Hagley’s Roger Horowitz Earns Top Prize from American Historical Association

Wednesday, November 8, 2017

Hagley Museum and Library announced today that Roger Horowitz, director of Hagley’s Center for the History of Business, Technology and Society, received the distinguished Dorothy Rosenberg Prize in history of the Jewish diaspora for his book, Kosher USA: How Coke Became Kosher and Other Tales of Modern Food.

The Dorothy Rosenberg Prize recognizes the most distinguished work of scholarship on the history of the Jewish diaspora published in English during the previous calendar year. The prize is awarded annually by the American Historical Association.

Members of the selection committee included: Deborah Dash Moore of the University of Michigan, Ann Arbor; Julia Phillips Cohen of Vanderbilt University; and Matthias B. Lehmann of the University of California, Irvine. Horowitz was praised by the committee for his work combining “an analysis of Jewish legal questions, modern industrial developments, advertising campaigns, and domestic trends in a fascinating and sweeping study that leaves few aspects of twentieth-century American Jewish history untouched.”
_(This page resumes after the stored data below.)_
Source: an optimization exercise on an open RTL-to-GDS flow (aim: small area). Production flows keep margins and buffers that such runs may drop.
In this exercise RTL edits were held to simulation tests only and were not proved equivalent to the original.
Power figures rest on the tool's default switching activity, not on a simulated workload.

[flow/constraint.sdc]
create_clock -name core_clock -period 7.0 [get_ports {clk}]
set_input_delay 1.4000 -clock core_clock [delete_from_list [all_inputs] [get_ports {clk}]]
set_output_delay 1.4000 -clock core_clock [all_outputs]
set_load 0.01 [all_outputs]
[flow/design.v]
module tm_ao22 (input logic a, b, c, d, output logic y);
   assign y = (a & b) | (c & d);
endmodule
module tm_ao222 (input logic a, b, c, d, e, f, output logic y);
   assign y = (a & b) | (c & d) | (e & f);
endmodule
module tm_aoi222 (input logic a, b, c, d, e, f, output logic y);
   assign y = ~((a & b) | (c & d) | (e & f));
endmodule
module tm_nand3b (input logic an, b, c, output logic y);
   assign y = ~(~an & b & c);
endmodule
module tm_nand2 (input logic a, b, output logic y);
   assign y = ~(a & b);
endmodule
module tm_nor2 (input logic a, b, output logic y);
   assign y = ~(a | b);
endmodule
module tm_and2 (input logic a, b, output logic y);
   assign y = a & b;
endmodule
module tm_inv (input logic a, output logic y);
   assign y = ~a;
endmodule
module tm_oai21 (input logic a1, a2, b1, output logic y);
   assign y = ~((a1 | a2) & b1);
endmodule
module tm_rd8 (input logic [7:0] s, input logic [7:0] x, output logic y);
   logic n0, n1, t67;
   tm_aoi222 u_0 (.a(s[0]), .b(x[0]), .c(s[1]), .d(x[1]), .e(s[2]), .f(x[2]), .y(n0));
   tm_aoi222 u_1 (.a(s[3]), .b(x[3]), .c(s[4]), .d(x[4]), .e(s[5]), .f(x[5]), .y(n1));
   tm_ao22   u_2 (.a(s[6]), .b(x[6]), .c(s[7]), .d(x[7]), .y(t67));
   tm_nand3b u_3 (.an(t67), .b(n0), .c(n1), .y(y));
endmodule
module tm_lookup #(
   parameter int NT = 8,
   parameter int AW = 32
) (
   input  logic [NT*AW-1:0] base,     
   input  logic [NT*AW-1:0] limit,    
   input  logic [NT-1:0]    sel,
   input  logic [AW-1:0]    addr,
   output logic             hit
);
   logic [AW-1:0] w_sb, w_sl, w_an;
   logic [AW:0]   w_cb, w_cl;    
   for (genvar k = 0; k < AW; k++) begin : g_bit
      logic [NT-1:0] xb, xl;
      for (genvar t = 0; t < NT; t++) begin : g_t
         assign xb[t] = base[t*AW+k];
         assign xl[t] = limit[t*AW+k];
      end
      tm_rd8 u_rb (.s(sel), .x(xb), .y(w_sb[k]));
      tm_rd8 u_rl (.s(sel), .x(xl), .y(w_sl[k]));
      if (k == 0) begin : g_first
         tm_nor2 u_cb (.a(w_sb[k]), .b(addr[k]), .y(w_cb[k+1]));
         tm_and2 u_cl (.a(addr[k]),  .b(w_sl[k]), .y(w_cl[k+1]));
      end else begin : g_rest
         logic gb, pb, gl, pl;
         tm_inv u_an (.a(addr[k]), .y(w_an[k]));
         if (k % 2 == 0) begin : g_even
            tm_nor2  u_gb (.a(w_sb[k]), .b(w_an[k]), .y(gb));
            tm_nand2 u_pb (.a(w_sb[k]), .b(w_an[k]), .y(pb));
            tm_oai21 u_cb (.a1(gb), .a2(w_cb[k]), .b1(pb), .y(w_cb[k+1]));
            tm_nor2  u_gl (.a(addr[k]), .b(w_sl[k]), .y(gl));
            tm_nand2 u_pl (.a(addr[k]), .b(w_sl[k]), .y(pl));
            tm_oai21 u_cl (.a1(gl), .a2(w_cl[k]), .b1(pl), .y(w_cl[k+1]));
         end else begin : g_odd
            tm_nand2 u_gb (.a(w_sb[k]), .b(addr[k]),  .y(gb));
            tm_nor2  u_pb (.a(w_sb[k]), .b(addr[k]),  .y(pb));
            tm_oai21 u_cb (.a1(pb), .a2(w_cb[k]), .b1(gb), .y(w_cb[k+1]));
            tm_nand2 u_gl (.a(w_an[k]), .b(w_sl[k]), .y(gl));
            tm_nor2  u_pl (.a(w_an[k]), .b(w_sl[k]), .y(pl));
            tm_oai21 u_cl (.a1(pl), .a2(w_cl[k]), .b1(gl), .y(w_cl[k+1]));
         end
      end
   end
   assign w_cb[0] = 1'b1;
   assign w_cl[0] = 1'b1;
   assign hit = w_cb[AW] & w_cl[AW];
endmodule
Earlier this year Kosher USA was named an outstanding academic book by Choice magazine and received the National Jewish Book Award in American Jewish Studies.
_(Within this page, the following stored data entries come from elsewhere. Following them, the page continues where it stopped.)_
Source: an optimization exercise on an open RTL-to-GDS flow (aim: small area, a short achievable clock period and few clock cycles per item). Production flows keep margins and buffers that such runs may drop. At most, simulation tests tie the RTL to the original design; equivalence was not proved.

Setup of run 1:
Design knight_blocked_lattice_path_count, start of the top module:
module knight_blocked_lattice_path_count (
	input  logic               clk,
	input  logic               arst_n,
	input  logic               in_valid,
	output logic               in_stall,
	input  logic [COORD_W-1:0] target_x,
	input  logic [COORD_W-1:0] target_y,
	input  logic [COORD_W-1:0] knight_x,
	input  logic [COORD_W-1:0] knight_y,
	output logic               out_valid,
	input  logic               out_stall,
	output logic [COUNT_W-1:0] path_count
);
Size in the first run: ~9100 cells after synthesis, roughly 3100 flip-flops, ~120000 µm² of cells after synthesis.
clock: 6.0 ns
lec_check: 0
cap_margin: 20
core_margin: 2
core_utilization: 50
cts_cluster_diameter: 110
cts_cluster_size: 24
place_density: 0.7
setup_slack_margin: 3.6
slew_margin: 20
run.sh (not shown) runs the stock make flow with config.mk's settings and CLKGATE_MAP_FILE= SYNTH_SCRIPT=/design/flow/synth_recipe.tcl, a recipe that flattens the netlist after the stock synthesis.
Testbench counts of run 1, summed over its fixed seeds: cycles 17,016, items 1,600.
Here is what was changed in the inputs of run 2 compared with run 1.
- SETUP_SLACK_MARGIN now 3.0, was 3.6
Findings:
Run 1 finished every stage and its layout cleared the timing, design-rule and antenna checks. Run 2 completed; timing, DRC and antenna clean. Against run 1 as the reference, run 2 delivers a lower total wire length. In the tables for run 2 and run 1, worst path arrival time reads higher with run 2. Run 2 vs. run 1: adder and majority cell fraction of the synthesized area flat, global-route usage has decreased, relative area change from synthesis to final layout has decreased, final cell count went down. Start point of the critical path: u_ctrl.stall_q -> run 1, u_ctrl.out_q[32] -> run 2. Summary: with run 1 as the reference, count of clock-buffer cells in the layout in run 2 moved down slightly. Looking at final critical delay including setup and external delays across both flows, run 2 is the weaker of the two, with run 1 ahead. On fraction of area in clock buffers and inverters, run 2 and run 1 are neck and neck.
#### Input delta (run 3 over run 2)
- changing CTS_CLUSTER_DIAMETER from 110 to 90
- changing CTS_CLUSTER_SIZE from 24 to 20
- changing SETUP_SLACK_MARGIN from 3.0 to 3.5
[summary]
- Cell area ends up higher on run 3.
- The worst slack at placement in run 3 was higher than what run 2 gave.
- Taking run 2 as 1.0, run 3 lands at 1.14 on sum of met3 wire segment lengths after detailed routing.
[inputs] run 4 vs run 3
- changing CTS_CLUSTER_DIAMETER from 90 to 110
- changing PLACE_DENSITY from 0.7 to 0.6
- changing CORE_UTILIZATION from 50 to 40
- changing CTS_CLUSTER_SIZE from 20 to 24
- changing SETUP_SLACK_MARGIN from 3.5 to 3.4
Run 4 vs run 3: worst slew margin relative to its limit up in run 4. | number of sequential cells | run 3 vs run 4 | ≈ equal |. Taking run 3 as the reference point, the initial core utilization of run 4 falls by 10 points. From run 3 to run 4 the numbers moved as follows: fraction of layout instances using a drive strength above 1 has decreased, global routing met1 resource utilization has decreased.
diff inputs: run 4 => run 5
- changing CORE_UTILIZATION from 40 to 50
- changing SETUP_SLACK_MARGIN from 3.4 to 3.2
- changing PLACE_DENSITY from 0.6 to 0.7
==> run summary <==
Path type of the worst min-delay path: register to register -> run 5, primary input to asynchronous set/reset pin -> run 4. A category of the most critical setup path of primary input to register is what run 5 shows, while register to primary output belongs to run 4. Taking run 4 over run 5, the CTS buffer count ratio works out to 1.06. Between run 5 and run 4, detailed placement HPWL is higher for run 4, run 5 comes in under that. Final period demand of the worst path: run 5 > run 4. The routed wire length in run 5 was lower than what run 4 gave.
“We’re so proud of Roger’s scholarly accomplishments,” said Erik Rau, director of Library Services. “His work at Hagley, which includes promoting the collections to researchers and managing Hagley’s grants-in-aid program, requires credibility that can be earned only through the esteem of other scholars. By having been awarded a major prize that recognizes his scholarship using materials here, Roger has strengthened Hagley’s efforts to raise awareness of its collections.”

Horowitz is a historian of American business, technology, and labor and an expert on the nation’s food. In addition to Kosher USA, he is the author of two other books, Putting Meat on the American Table: Taste, Technology, Transformation and Negro and White, Unite and Fight!: A Social History of Industrial Unionism in Meatpacking. He also serves as secretary-treasurer of the Business History Conference, the leading academic organizations for business historians, and teaches at the University of Delaware.